I have been having a lot of heavy thoughts on the subject lately. I never thought the whole “illegals are bankrupting us” carried much weight, or figured if it did they we’re sure as hell making it up in the cost of affordable maid service. But a series of articles have changes my mind. A hospital in downtown Mesa recently closed – it was an old hospital and allegedly not that good. However, the overtone of the article was that in part serving illegals caused the hospital to shut down since it could not make budget. I bet it was partly both, based on its location. This came not long after i read about an illegal who was hit by a car and was finally sent home to Mexico in a nearly vegetative state after wracking up over half a million in medical bills. In all the racism and paranoia over illegals and the money they cost us, rarely do you see just how that money is broken down, and that is a shame because it allows the racism and paranoia to dictate the discussion. Should we care about protesting a privately-funded day-labor center, or stress that much about the cost of school and teaching any kid to read, if the simplest and least painful area to focus is in medical care denial? Yesterday I read about a van with 32 people in it that crashed outside of Benson, and a bunch of the victims were airlifted to Tucson. AIRLIFTED TO TUCSON!!!! I think it goes against their mission to ask a rescue worker to realistically identify someone’s immigration status before providing them service, but its even more crazy to ask the taxpayers to pay for helicopter rescue. Sometime in this M*A*S*H* episode not a single officer asked any of the 26 other people to provide ID and a story for the 6 people who got airlifted?!?! Aint no damn airlift for me when i’m in Rocky Point and paying Mexican taxes! We are the richest nation on earth, we should provided an ambulance, but not a helicopter. My health insurance would make a similar decision about me.

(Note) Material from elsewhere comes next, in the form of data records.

$ cat config.mk
export PLATFORM = sky130hd
export DESIGN_NAME = bmhq_cell
export DESIGN_NICKNAME = d
export VERILOG_FILES = /design/src/hdl/bmhq_pkg.sv /design/src/hdl/bmhq_cell.sv
export SDC_FILE = /design/constraint.sdc
export NUM_CORES = 1
export LEC_CHECK = 0
export BUFFER_PORTS_ARGS = -buffer_cell sky130_fd_sc_hd__buf_2
export CORE_AREA = 2 2 148 150
export CTS_CLUSTER_DIAMETER = 30
export DETAILED_ROUTE_END_ITERATION = 10
export DIE_AREA = 0 0 150 152
export GPL_TIMING_DRIVEN = 0
export HOLD_SLACK_MARGIN = 0.1
export SLEW_MARGIN = 20
export SYNTH_ARGS = -nofsm -noshare
export SYNTH_HDL_FRONTEND = slang
export SYNTH_SLANG_ARGS = --single-unit
$ cat constraint.sdc
create_clock -name aclk -period 2.05 [get_ports aclk]
set_input_delay 0.205 -clock aclk [delete_from_list [all_inputs] [get_ports aclk]]
set_output_delay 0.205 -clock aclk [all_outputs]
set_load 0.02 [all_outputs]
$ cat src/hdl/bmhq_pkg.sv
// ============================================================================
// bmhq_pkg
// Shared types, sizes and helpers for the binary min-heap queue: entry
// layout, level/index mapping of heap positions, request and response buses.
// ============================================================================

package bmhq_pkg;

    // heap size and derived widths
    localparam int CAPACITY = 256;
    localparam int PW       = $clog2(CAPACITY + 1);   // position / count width
    localparam int LEVELS   = PW;                     // tree levels, root is level 0
    localparam int LW       = (LEVELS > 1) ? $clog2(LEVELS) : 1;
    localparam int IW       = LEVELS - 1;             // index width within a level
    localparam int OCC_W    = 9;                      // occupancy field width

    typedef logic [PW-1:0] pos_t;
    typedef logic [LW-1:0] lvl_t;
    typedef logic [IW-1:0] idx_t;

    // request opcodes
    localparam logic [1:0] OP_INSERT = 2'd0;
    localparam logic [1:0] OP_DELETE = 2'd1;
    localparam logic [1:0] OP_UPDATE = 2'd2;

    // result status codes
    localparam logic [1:0] ST_OK        = 2'd0;
    localparam logic [1:0] ST_EMPTY     = 2'd1;
    localparam logic [1:0] ST_FULL      = 2'd2;
    localparam logic [1:0] ST_NOT_FOUND = 2'd3;

    // one heap entry
    typedef struct packed {
        logic signed [31:0] key;
        logic [7:0]         item;
    } entry_t;

    // read request broadcast along the cell row
    typedef struct packed {
        logic en;
        lvl_t lvl;
        idx_t idx_a;
        idx_t idx_b;
    } rd_req_t;

    // write request broadcast along the cell row
    typedef struct packed {
        logic   en;
        lvl_t   lvl;
        idx_t   idx;
        entry_t data;
    } wr_req_t;

    // read data travelling back toward the root cell
    typedef struct packed {
        entry_t a;
        entry_t b;
    } rd_rsp_t;

    // controller states
    typedef enum logic [3:0] {
        S_IDLE,
        S_DEL_ROOT,
        S_DEL_LAST,
        S_DEL_MOVE,
        S_UPD_ROOT,
        S_UPD_CHK,
        S_SCAN,
        S_RM_RD,
        S_RM_LAST,
        S_RM_PAR,
        S_UP_RD,
        S_UP_CMP,
        S_DN_RD,
        S_DN_CMP,
        S_FIN,
        S_OUT
    } state_t;

    // signed key compare, a strictly below b
    function automatic logic key_lt(logic signed [31:0] a, logic signed [31:0] b);
        return a < b;
    endfunction

    // level of a heap position (index of its top set bit)
    function automatic lvl_t pos_lvl(pos_t p);
        lvl_t l;
        l = '0;
        for (int b = 0; b < PW; b++) begin
            if (p[b]) begin
                l = LW'(b);
            end
        end
        return l;
    endfunction

    // index of a heap position within its level
    function automatic idx_t pos_idx(pos_t p);
        pos_t one;
        pos_t m;
        one = pos_t'(1);
        m   = p ^ (one << pos_lvl(p));
        return m[IW-1:0];
    endfunction

endpackage

$ cat src/hdl/bmhq_cell.sv
// ============================================================================
// bmhq_cell
// One level cell of the heap row: claims the requests aimed at its level,
// drives its level store, and passes read data from the deeper cell up
// toward the root unless it answers the read itself.
// ============================================================================

module bmhq_cell import bmhq_pkg::*; (
    input  logic    aclk,
    input  logic    aresetn,
    input  lvl_t    cell_lvl,
    input  rd_req_t rd_req,
    input  wr_req_t wr_req,
    input  rd_rsp_t chain_in,
    output rd_rsp_t chain_out,
    output logic    ram_rd_en,
    output idx_t    ram_rd_idx_a,
    output idx_t    ram_rd_idx_b,
    output logic    ram_wr_en,
    output idx_t    ram_wr_idx,
    output entry_t  ram_wr_data,
    input  entry_t  ram_rd_a,
    input  entry_t  ram_rd_b
);

    logic sel_reg;
    logic sel_next;

    // level decode
    always_comb begin
        ram_rd_en    = rd_req.en && (rd_req.lvl == cell_lvl);
        ram_rd_idx_a = rd_req.idx_a;
        ram_rd_idx_b = rd_req.idx_b;
        ram_wr_en    = wr_req.en && (wr_req.lvl == cell_lvl);
        ram_wr_idx   = wr_req.idx;
        ram_wr_data  = wr_req.data;
        sel_next     = ram_rd_en;
    end

    // remember which cell answers the read in flight
    always_ff @(posedge aclk) begin
        if (!aresetn) begin
            sel_reg <= 1'b0;
        end else begin
            sel_reg <= sel_next;
        end
    end

    // read data hop toward the root
    always_comb begin
        if (sel_reg) begin
            chain_out.a = ram_rd_a;
            chain_out.b = ram_rd_b;
        end else begin
            chain_out = chain_in;
        end
    end

endmodule

==> flow_summary_export.csv, run 1 <==
group,metric,value,unit
clocking,cts_resized,0,
pwr,p_leak,1.97,nW
sta,fin_crit,1.54,ns
synth,syn_area,1600,um2
floorplanning,start_util,7.51,%
drt,first_iter_violations,43,
global_routing,met1_usage,7.54,%
critical_path,critPathLaunch,"sel_reg",
critical_path,cpPeakStageDelay,0.36,ns
drt,routed_wl,9630,um
global_routing,grt_usage,7.17,%
place,io_buffer_count,321,
synth,seq_area_frac_synth,1.25,%
critical_path,worstSetupStartpointType,"register",
critical_path,worstPathMaxFanout,10,
critical_path,endpoint_kind,"output pin",
layout,antenna-diode-count,0,
clocking,cts_hold_repair.buffers,0,
drt,dr.pass1.iters,3,
pwr,pwr_density_cell,223,nW/um2
global_routing,grt_pass1_vias,2196,
global_routing,overflow,0,
pwr,netSwitchingFraction,48.2,%
floorplanning,core,21400,um2
sta,timing.hold.ws,0.547,ns
place,hpwl,9090,um
pwr,power,0.000792,W
drt,route.detailed.drc,0,
sta,finalSetupViolCount,0,
critical_path,cpMaxStageDelayCell,"mux2_2",
pwr,p_sw,0.000381,W
global_routing,met2_usage,15.1,%
synth,async_flop_share,0,%
worst_hold_path,hold_path.class,"input pin to register",
floorplanning,die_y,152,um
synth,mappedNetlistNets,410,
run,drv_cap,0,
global_routing,antenna_found_initial,1,
layout,final_area,3560,um2
floorplanning,fp-row-count,54,
synth,netlist_instances,170,
critical_path,crit_top_cell,"buf_2",
sta,rsz0062_at_grt,"no",
synth,synth_edf_count,0,
sta,slew_headroom,81.1,%
sta,drv_slew,0,
synth,synth_seq_cells,1,
global_routing,grt_pass1_wl,12400,um
sta,hold_violations,0,
pwr,seq_power_share,2.6,%
place,globalplace.congestion,0.738,
synth,synth.distinct_cells,17,
sta,final.period_utilization,75.4,%
global_routing,grt.met3_usage,1.44,%
layout,fin_nets,733,
synth,yosys_warnings,0,
critical_path,cp.arrival,1.34,ns
drt,wl_per_cell,12.5,um
drt,num_vias,2406,
critical_path,crit_type,"register to output pin",
pwr,ir_drop,0.0000547,V
layout,fin_util,16.7,%
critical_path,endpoint,"chain_out[45]",
synth,syn_avg_cell_area,9.43,um2
place,placed_cell_area,3560,um2
sta,worst_pin_slew,0.282,ns
critical_path,crit_chain,"buf_2 -> buf_4 -> mux2_2 -> buf_2",
global_routing,grt_most_used_layer,"met2",
floorplanning,die_w,150,um
status,outcome,"finished clean",
sta,max_freq,647,MHz
sta,tns,0,ns
drt,vias_per_cell,3.12,
pwr,p_int,0.000411,W
pwr,power_frac_clock,0,%
layout,largest_register_ffs,1,
clocking,postCtsSetupBuffers,0,
floorplanning,io_pins,386,
layout,drive_above_1_share,96.9,%
layout,area_growth,122,%
clocking,clk_pin_slew,0,ns
pwr,power_frac_comb,97.4,%
critical_path,crit_required,1.85,ns
global_routing,grt_max_degree,11,
floorplanning,die_area,22800,um2
synth,ys.flop_type,"dfxtp_1",
drt,detail-route-antenna-nets,0,
==> cells in the mapped netlist, drive strengths merged (2+ instances only) <==
master | instances | area share (%)
mux2 | 80 | 56
buf | 73 | 35
xor2 | 4 | 2.2
inv | 2 | 0.47
==> layout make-up <==
cell class / count / area [um2]
Fill cell: 2412 / 17800
Sequential cell: 1 / 20.0
Buffer: 73 / 561
Inverter: 2 / 7.51
Multi-Input combinational cell: 94 / 1010
Tap cell: 280 / 350
Timing Repair Buffer: 321 / 1610
==> logic make-up (layout without fill, tap and decap cells) <==
| family | Yosys count | count (layout) | synth area share, % |
|---|---|---|---|
| AO/OA/AOI/OAI | 2 | 2 | 1.17 |
| flip-flops | 1 | 1 | 1.25 |
| AND/OR/NAND/NOR | 7 | 7 | 3.20 |
| XOR/XNOR | 5 | 5 | 2.73 |
| buffers and inverters | 75 | 396 | 35.4 |
| multiplexers | 80 | 80 | 56.2 |
==> cell usage in the layout, fill, tap and decap left out <==
cell type,count
a221o_1,1
inv_1,2
xnor2_1,1
or2b_2,1
nand2_1,1
nor4b_2,1
nor3_1,1
nor4_1,1
buf_6,4
dfxtp_1,1
buf_4,68
buf_2,322
xor2_1,4
nand2b_1,1
nor2b_1,1
o2111ai_1,1
mux2_2,80
==> power by group through the flow <==
stage,registers (W),clock network (W),logic (W)
6_report,0.0000203,0,0.000772
2_1_floorplan,0.0000203,0,0.000447
3_3_place_gp,0.0000203,0,0.000771
4_1_cts,0.0000203,0,0.000781
3_5_place_dp,0.0000203,0,0.000777
5_1_grt,0.0000203,0,0.000824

When I say this i sound like a Minuteman.
The unintentional effect of a house in Rocky Point has been a lot more empathy for the people trying to come here to work. They are coming to Rocky Point too, and bringing their crime and their trash and their vagrancy and their loitering and their run on public services. They may be legal, but they are using my grill and my water and leaving trash in my yard. But then I see up close on my bike guys working all day in the heat loading buckets of bricks and then walking 3 miles home. Its hard to resent someone trying to work and improve their quality of life.
When I say this i sound like a bleeding heart.
Maybe AZ Prop 200 isn’t so bad after all. Except that it is entirely too blunt and stupid in its attempt to protect the citizens from the black hole of medical bills. You shouldn’t be able to sue the cop who didn’t cancel the helicopter, but there had to be 10 people involved who could have stopped that helicopter. There had to be dozens who could have stopped the half-million dollar fiasco. It has to be part of their policy to evaluate the citizenship, at least if its feasible. Sometimes it may not be feasible, and you can’t blame the rescue worker in the middle of that decision, just review it and learn from it as part of your ongoing training. Doctors have evaluation boards, police have reviews, is that so hard?